This is one reason that a lot of fantasies feel badly-plotted to me. The hero is the source of everything in the story- moral vision, interest, dramatic action, and the deeds of other characters. He does something, and everyone reacts to it, which might be possible if the "something" includes saving the world, dramatically denouncing a dictator, breaking the magic of the world, etc. But in the pause between his first "something" and the next big "something," no one else does anything. They simply stand around waiting for him, so they can react again.

A story with multiple viewpoints can, possibly, have less problems with this, but even there the author often latches on to one character and makes him or her the center of everything. The other viewpoint characters spend their time reflecting or reporting on the actions of the protagonist, or possibly the reactions of other people important to the protagonist.

If the reports and reflections are not in themselves events- for example, if they don't really lead to character development or add new information to the story- cut back on them. They'll probably still be necessary to indicate that the hero isn't alone in his world, but they should not contribute to the impression that the other characters are there only to be fans of the hero. (Fantasy has enough problems with that already).

4) Introduce plot elements that rely on each other. One (legitimate) criticism of big epic fantasies, or for that matter any fantasy novel with more than two subplots, is that the subplots don't seem to rely on each other. Character A is off in the northern continent, learning how to be a priestess of the Secret Yadda-Yaddas. Character B is in the south learning how to defeat King Aveddiwhoop. Character C is doing nothing much, except sitting around in a tower and brooding (see point 5). Character D has been given a crystal pendant and told she's the secret ruler of the free world.
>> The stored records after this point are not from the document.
===== src/rtl/inst_fetcher_pkg.sv =====
// inst_fetcher_pkg: opcodes, fetch FSM states, queue entry type and immediate decoders
package inst_fetcher_pkg;
    localparam logic [6:0] OP_JAL  = 7'b1101111;
    localparam logic [6:0] OP_BR   = 7'b1100011;
    localparam logic [6:0] OP_JALR = 7'b1100111;

    typedef enum logic [1:0] {IDLE, WAIT, DROP} state_t;

    typedef struct packed {
        logic [31:0] inst;
        logic [31:0] pc;
        logic        jump;
    } iq_entry_t;

    function automatic logic [31:0] imm_j(input logic [31:0] i);
        return {{12{i[31]}}, i[19:12], i[20], i[30:21], 1'b0};
    endfunction

    function automatic logic [31:0] imm_b(input logic [31:0] i);
        return {{20{i[31]}}, i[7], i[30:25], i[11:8], 1'b0};
    endfunction
endpackage


===== src/rtl/inst_fetcher_bht.sv =====
// bht_predictor: table of 2-bit saturating counters, combinational lookup, synchronous update
module bht_predictor #(
    parameter int IDX_W = 8
) (
    input  logic             clk,
    input  logic             rst,
    input  logic             rdy,
    input  logic [IDX_W-1:0] rd_idx,
    output logic             rd_taken,
    input  logic             upd_valid,
    input  logic [IDX_W-1:0] upd_idx,
    input  logic             upd_taken
);
    logic [1:0] ctr [2**IDX_W];
    logic [1:0] cur;

    assign rd_taken = ctr[rd_idx][1];
    assign cur      = ctr[upd_idx];

    always_ff @(posedge clk) begin
        if (rst) begin
            for (int i = 0; i < 2**IDX_W; i++) ctr[i] <= 2'b01;
        end else if (rdy && upd_valid) begin
            ctr[upd_idx] <= upd_taken ? (cur == 2'b11 ? 2'b11 : cur + 2'b01)
                                      : (cur == 2'b00 ? 2'b00 : cur - 2'b01);
        end
    end
endmodule


===== src/rtl/inst_fetcher.sv =====
// inst_fetcher: icache fetch FSM, next-PC prediction and instruction queue.
// Define BHT_PREDICT_EN to predict conditional branches with a 2-bit BHT.
module inst_fetcher
    import inst_fetcher_pkg::*;
#(
    parameter int          IQ_DEPTH_LOG = 4,
    parameter int          BHT_IDX_W    = 8,
    parameter logic [31:0] RESET_PC     = 32'h0
) (
    input  logic        clk,
    input  logic        rst,
    input  logic        rdy,
    input  logic        wrong_commit,
    input  logic [31:0] commit_pc,
    input  logic        bp_upd_valid,
    input  logic [31:0] bp_upd_pc,
    input  logic        bp_upd_taken,
    output logic        ic_req_valid,
    output logic [31:0] ic_req_addr,
    input  logic        ic_resp_valid,
    input  logic [31:0] ic_resp_inst,
    output logic        if_valid,
    output logic [31:0] if_inst,
    output logic [31:0] if_pc,
    output logic        if_jump,
    input  logic        issue_stall
);
    typedef logic [IQ_DEPTH_LOG:0] cnt_t;

    state_t                  state;
    logic [31:0]             pc;
    iq_entry_t               iq [2**IQ_DEPTH_LOG];
    iq_entry_t               head_e;
    logic [IQ_DEPTH_LOG-1:0] head, tail;
    cnt_t                    count;
    logic                    push, pop, br_taken, pred_taken;
    logic [6:0]              op;
    logic [31:0]             next_pc;

`ifdef BHT_PREDICT_EN
    logic unused_bp_pc;
    assign unused_bp_pc = ^{bp_upd_pc[31:BHT_IDX_W+2], bp_upd_pc[1:0]};
    bht_predictor #(.IDX_W(BHT_IDX_W)) u_bht (
        .clk       (clk),
        .rst       (rst),
        .rdy       (rdy),
        .rd_idx    (pc[BHT_IDX_W+1:2]),
        .rd_taken  (br_taken),
        .upd_valid (bp_upd_valid),
        .upd_idx   (bp_upd_pc[BHT_IDX_W+1:2]),
        .upd_taken (bp_upd_taken)
    );
`else
    logic unused_bp;
    assign unused_bp = ^{bp_upd_valid, bp_upd_pc, bp_upd_taken};
    assign br_taken  = 1'b0;
`endif

    assign op         = ic_resp_inst[6:0];
    assign pred_taken = op == OP_JAL || (op == OP_BR && br_taken);
    assign next_pc    = op == OP_JAL ? pc + imm_j(ic_resp_inst)
                      : pred_taken   ? pc + imm_b(ic_resp_inst)
                      :                pc + 32'd4;

    assign push     = rdy && !wrong_commit && state == WAIT && ic_resp_valid;
    assign pop      = rdy && if_valid && !issue_stall && !wrong_commit;
    assign if_valid = count != '0;
    assign head_e   = if_valid ? iq[head] : '0;
    assign if_inst  = head_e.inst;
    assign if_pc    = head_e.pc;
    assign if_jump  = head_e.jump;

    always_ff @(posedge clk) begin
        if (push) iq[tail] <= '{inst: ic_resp_inst, pc: pc, jump: pred_taken};
    end

    always_ff @(posedge clk) begin
        if (rst) begin
            state        <= IDLE;
            pc           <= RESET_PC;
            head         <= '0;
            tail         <= '0;
            count        <= '0;
            ic_req_valid <= 1'b0;
            ic_req_addr  <= '0;
        end else if (rdy) begin
            ic_req_valid <= 1'b0;
            if (wrong_commit) begin
                pc    <= commit_pc;
                head  <= '0;
                tail  <= '0;
                count <= '0;
                state <= (state != IDLE && !ic_resp_valid) ? DROP : IDLE;
            end else begin
                // request is decided on the pre-pop occupancy
                if (state == IDLE && !count[IQ_DEPTH_LOG]) begin
                    ic_req_valid <= 1'b1;
                    ic_req_addr  <= pc;
                    state        <= WAIT;
                end
                if (state == DROP && ic_resp_valid) state <= IDLE;
                if (push) begin
                    tail  <= tail + 1'b1;
                    pc    <= next_pc;
                    state <= IDLE;
                end
                if (pop) head <= head + 1'b1;
                count <= count + cnt_t'(push) - cnt_t'(pop);
            end
        end
    end
endmodule


===== config.mk =====
export PLATFORM = sky130hd
export DESIGN_NAME = inst_fetcher
export DESIGN_NICKNAME = d
export VERILOG_FILES = /design/src/rtl/inst_fetcher_pkg.sv /design/src/rtl/inst_fetcher_bht.sv /design/src/rtl/inst_fetcher.sv
export SDC_FILE = /design/constraint.sdc
export NUM_CORES = 1
export LEC_CHECK = 0
export BUFFER_PORTS_ARGS = -buffer_cell sky130_fd_sc_hd__buf_2
export CAP_MARGIN = 5
export CORE_ASPECT_RATIO = 1.2
export CORE_MARGIN = 3
export CORE_UTILIZATION = 35
export CTS_CLUSTER_SIZE = 40
export DETAILED_ROUTE_END_ITERATION = 10
export GPL_ROUTABILITY_DRIVEN = 0
export GPL_TIMING_DRIVEN = 0
export PLACE_DENSITY = 0.49
export SYNTH_ARGS = -nofsm -noshare
export SYNTH_HDL_FRONTEND = slang
export SYNTH_SLANG_ARGS = --single-unit
export TNS_END_PERCENT = 5

===== constraint.sdc =====
create_clock -name clk -period 4.9 [get_ports clk]
set_input_delay 0.98 -clock clk [delete_from_list [all_inputs] [get_ports clk]]
set_output_delay 0.98 -clock clk [all_outputs]
set_load 0.03 [all_outputs]

# Word level (Yosys, flattened, before mapping)
# Memories as Yosys holds them, arrays and structs flattened. A register that Yosys moved wholly into a read port is not among the register bits.
# Index checks and enable logic that the tools add are counted.
word_totals:
  reg_bits: 80
  ramBits: 1040
  mem_count: 1
mem_list:
  columns: ["name", "words", "word_bits", "read_ports", "rd_ports_with_merged_regs", "write_ports", "line", "rtl"]
  rows:
  - ["iq", 16, 65, 1, 1, 1, "inst_fetcher.sv:32", "iq_entry_t iq [2**IQ_DEPTH_LOG];"]
op_classes:
  n_addsub: 6
  n_eq_ne: 3
  n_mux: 20
  bitwise_logic: 1
  n_reduce_logical: 23
ops:
  columns: ["cell", "n"]
  rows:
  - ["$mux 32", 3]
  - ["$mux 65", 1]
  - ["$add 32x3->32 const B", 1]
  - ["$add 32x32->32", 1]
  - ["$mux 4", 6]
  - ["$mux 2", 5]
  - ["$logic_and 1x1->1", 9]
  - ["$add 4x1->4 const B", 2]
  - ["$eq 7x7->1 const B", 1]
  - ["$reduce_and 2->1", 3]
  - ["$reduce_bool 2->1", 3]
  - ["$add 5x1->5", 1]
  - ["$mux 5", 1]
  - ["$reduce_bool 5->1", 1]
  - ["$sub 5x1->5", 1]
  - ["$logic_not 1->1", 4]
  - ["$mux 1", 4]
  - ["$reduce_bool 4->1", 1]
  - ["$reduce_and 3->1", 1]
  - ["$eq 2x1->1 const B", 1]
  - ["$eq 2x2->1 const B", 1]
  - ["$logic_not 2->1", 1]
  - ["$not 1->1", 1]

# Logic depth before layout (Yosys ltp)
depth:
  depth_word: 8
  depth_mapped: 17

# Worst setup path before layout
# Ideal clock, no wire load.
synth_path:
  kind: "in2reg"
  from: "input wrong_commit"
  to: "memory iq[4][0] (netlist bit) (enable)"
  setup_time_ps: 430
  arrival_time_ps: 3560
  slack_ps: 910
  path_stages: 6
  path_buffers: 2
  path_cell_list: "clkbuf_1 > nor3_1 > clkbuf_1 > nand2_1 > nor2_1 > and2_1"
synth_via:
  elab_chain_cells: 6
synth_rtl:
  columns: ["item", "line", "rtl"]
  rows:
  - ["from (decl)", "inst_fetcher.sv:13", "input logic wrong_commit,"]
  - ["$logic_not 1->1", "inst_fetcher.sv:65", "assign push = rdy && !wrong_commit && state == WAIT && ic_resp_valid;"]
  - ["$logic_and 1x1->1 (3 in a row)", "inst_fetcher.sv:65", null]
  - ["$mux 1", "inst_fetcher.sv:74", "if (push) iq[tail] <= '{inst: ic_resp_inst, pc: pc, jump: pred_taken};"]
  - ["$mux 1 (implied by the code)", "inst_fetcher.sv:74", null]
  - ["to (decl)", "inst_fetcher.sv:32", null]
# Every way passes these cells.

==> impl_metrics.ini <==
[drt]
num_vias = 24200
dr.pass1.iters = 5
wl_met1_mm = 52.3
finalWirelength_mm = 131
wl_met2_mm = 66.6
post_drt_via_cell_ratio = 5.50
wl_per_cell_um = 29.8
ant_nets = 0
drt_iter0_drc = 2437
drc_errors = 0
wl_met3_mm = 8.68
top_layer_used = met5

[clock_network]
ctsRootBufferMaster = clkbuf_16
cts_max_path_buffers = 3
ctsHtreeMaxLevel = 3
cts_buffers = 111
cts_tree = built
clk_pin_slew_ns = 0.06
clock_sinks = 1124
insertion_delay_ns = 0.71
cts_setup_buffers = 0

[synth]
yosysWarnings = 0
syn_nets = 2475
ys_seq_area_share_pct = 72.6
synth_ff_type = edfxtp_1
yosysMostFrequentCell = edfxtp_1
synth_area_per_cell_um2 = 19.5
synth.area.top_cells = edfxtp_1 69%, mux4_2 16%, dfxtp_1 3.7%
ys_ff_latch = 1124
synth_enable_flop_cells = 1040
synthCells = 2327
syn_area_um2 = 45300
synth_top_area_share_pct = 68.9
post_synth_num_cell_types = 67
synth_area_leader_cell = edfxtp_1
async_flop_share_pct = 0
synth_commonest_cells = 1040 x edfxtp_1, 325 x mux4_2, 121 x nand2_1

[sta]
rsz0062_at_grt = yes
final-setup-viol-count = 0
drv_slew = 0
finalHoldViolCount = 0
worst_pin_slew_ns = 1.29
fmax_mhz = 209
finClkSkew_ns = 0.0285
maxSlewHeadroom_pct = 14.0
layout_min_cycle_time_ns = 4.79
fin_hold_ws_ns = 0.460
fin_crit_sh_pct = 97.8

[critical_path]
startpoint_type = flip-flop
r2r-start = pc[8]
cp.required_ns = 3.92
crit_arrival_ns = 3.81
cpMostUsedCell = buf_2
crit_fanout = 10
critical_path.max_stage_delay_ns = 0.57
crit_chain = buf_2, clkbuf_4, buf_2, mux4_2, mux4_2, and2_1, buf_2
endpoint_kind = output port
cp_num_buf_inv = 4
slowest_stage = mux4_2
criticalPathCategory = reg2out
r2r_slack_ns = 0.96
cp_top_family = buffers and inverters

[grt]
grt_overflow = 0
grt_max_degree = 39
first_global_vias = 25400
grtUsageTotal_pct = 19.6
antenna_found_initial = 12
grt_pass1_wl_mm = 186

[final_layout]
final_area_um2 = 52700
num-nets-final = 2778
instances_no_fill = 4407
finish.utilization_pct = 41.0
area_delta_synth_final_pct = 16.2
drive_above_1_share_pct = 28.0

[pwr]
combPwrFrac_pct = 2.4
p_int_w = 0.0157
powerDensity_nw_per_um2 = 375
ir_drop_uv = 274
p_leak_nw = 16.9
swShare_pct = 20.5
p_sw_w = 0.00406
clockPowerShare_pct = 44.0
p_seq_share_pct = 53.6

[floorplanning]
die_w_um = 335
num_rows = 144
core_um2 = 128000
dieArea_um2 = 134000
start_util_pct = 35.3
ios = 203
die_h_um = 400

[place]
hpwl_mm = 82.1
dpl.cell_count = 4196
io_buffers = 167
postPlaceCellArea_um2 = 48900

[run]
timing.max_cap.violations = 0

[hold_path]
hold_start = ic_req_addr[7]
min_path_type = reg2reg

[status]
status = completed
==> per-stage QoR <==
stage,setup slack [ns],TNS (ns),power (W)
after CTS,-0.0183,-0.0464,0.0200
after detailed placement,-0.305,-10.45,0.0113
final,0.106,0,0.0198
after global routing,-0.0347,-0.139,0.0203
after floorplan,0.910,0,0.0110
after global placement,-1.96,-1918.33,0.0112
==> placed cells by master (no fill, tap or decap), drive strengths merged, types with 17 or more instances in the layout <==
cell type / Yosys / final
a21o: 18 / 18
xor2: 23 / 23
nand2: 121 / 121
o21ai: 40 / 40
buf: 28 / 218
and2: 81 / 81
a21oi: 115 / 115
a211oi: 18 / 18
mux4: 325 / 325
nor3: 19 / 19
nor2: 74 / 74
ha: 42 / 42
nand3: 17 / 17
dfxtp: 84 / 84
clkbuf: 92 / 226
edfxtp: 1040 / 1040
inv: 29 / 34
clkinv: 0 / 47
xnor2: 19 / 19
==> cell type report <==
class | count | area (µm²)
Antenna cell | 6 | 15.0
Buffer | 119 | 527
Clock buffer | 135 | 3000
Clock inverter | 70 | 708
Fill cell | 11400 | 75800
Inverter | 29 | 109
Multi-Input combinational cell | 1054 | 11900
Sequential cell | 1124 | 32900
Tap cell | 1679 | 2100
Timing Repair Buffer | 191 | 1390
==> power by group through the flow <==
stage | Sequential, W | Combinational [W] | Clock [W]
2_1_floorplan | 0.0107 | 0.000237 | 0
3_3_place_gp | 0.0108 | 0.000453 | 0
3_5_place_dp | 0.0108 | 0.000471 | 0
4_1_cts | 0.0106 | 0.000474 | 0.00889
5_1_grt | 0.0106 | 0.000517 | 0.00924
6_report | 0.0106 | 0.000479 | 0.00869
==> cell families after synthesis <==
logic type / count (synthesis) / synth area share (%)
AO/OA/AOI/OAI: 259 / 3.56
flip-flops: 1124 / 72.6
adder cells (fa/ha/maj): 44 / 1.25
multiplexers: 333 / 16.3
buffers and inverters: 149 / 1.25
AND/OR/NAND/NOR: 376 / 4.18
XOR/XNOR: 42 / 0.812
==> tightest hold or removal path, delay by kind of cell (launching register included) <==
kind	cells	cell delay [ns]
and+or+nand+nor	1	0.05
AOI/OAI and AO/OA	1	0.06
DFF	1	0.31
==> state kept, by name, indices dropped and copies added (netlist names), named ones only <==
name and flops:
iq 1040, ic_req_addr 32, pc 32, count 5, head 4, tail 4
state 2, ic_req_valid 1
==> worst paths after layout <==
path / endpoint / depth (start not counted)
worst max-delay path: if_inst[13] / 7
worst min register to register: ic_req_addr[7] / 2
worst min-delay path: ic_req_addr[7] / 2
worst max register to register: pc[22] / 9
==> timing repair <==
item,CTS,global route
setup endpoints to repair,65,17
resized for setup,90,6
gates cloned,0,0
hold buffers,0,0
==> per-layer routing <==
metal,vias up,GRT usage [%]
met4,2,6.45
li1,10200,-
met2,895,33.5
met5,-,0
met1,13000,25.2
met3,189,3.51
Note: power is estimated with default switching activity, not from simulation.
Do these plotlines intersect? Probably. At some point. Does the author do the simple, sane thing and tie them together, so that, say, Character D may become the ally Character B needs, or Character C gets dragged off her lazy ass and kidnapped by the Secret Yadda-Yaddas? Not on your life.

Subplots should comment on each other, and some fantasy authors are good at doing that; something that happens to Character B is reflected in what happens to Character C. They may also intersect pages (chapters, books, years...) down the road. But they also need to fucking interact and influence each other. If Character B topples King Aveddiwhoop, and his soldiers were besieging the caves of the secret Yadda-Yaddas, don't you think they would eventually get called home, or desert, or decide to march somewhere else when they hear the news of the death of their monarch? Yet the author forgets that that news will influence other people in the plot. It's treated solely as the property of Character B, and maybe of Character D if she's supposed to rule the kingdom King Aveddiwhoop usurped. (Poor King Aveddiwhoop. No one ever feels sorry for him). The other plotlines can proceed alone in their insane loneliness for pages (chapters, books, years, Robert Jordan novels...) without one fucking clue that something has happened which should link them together.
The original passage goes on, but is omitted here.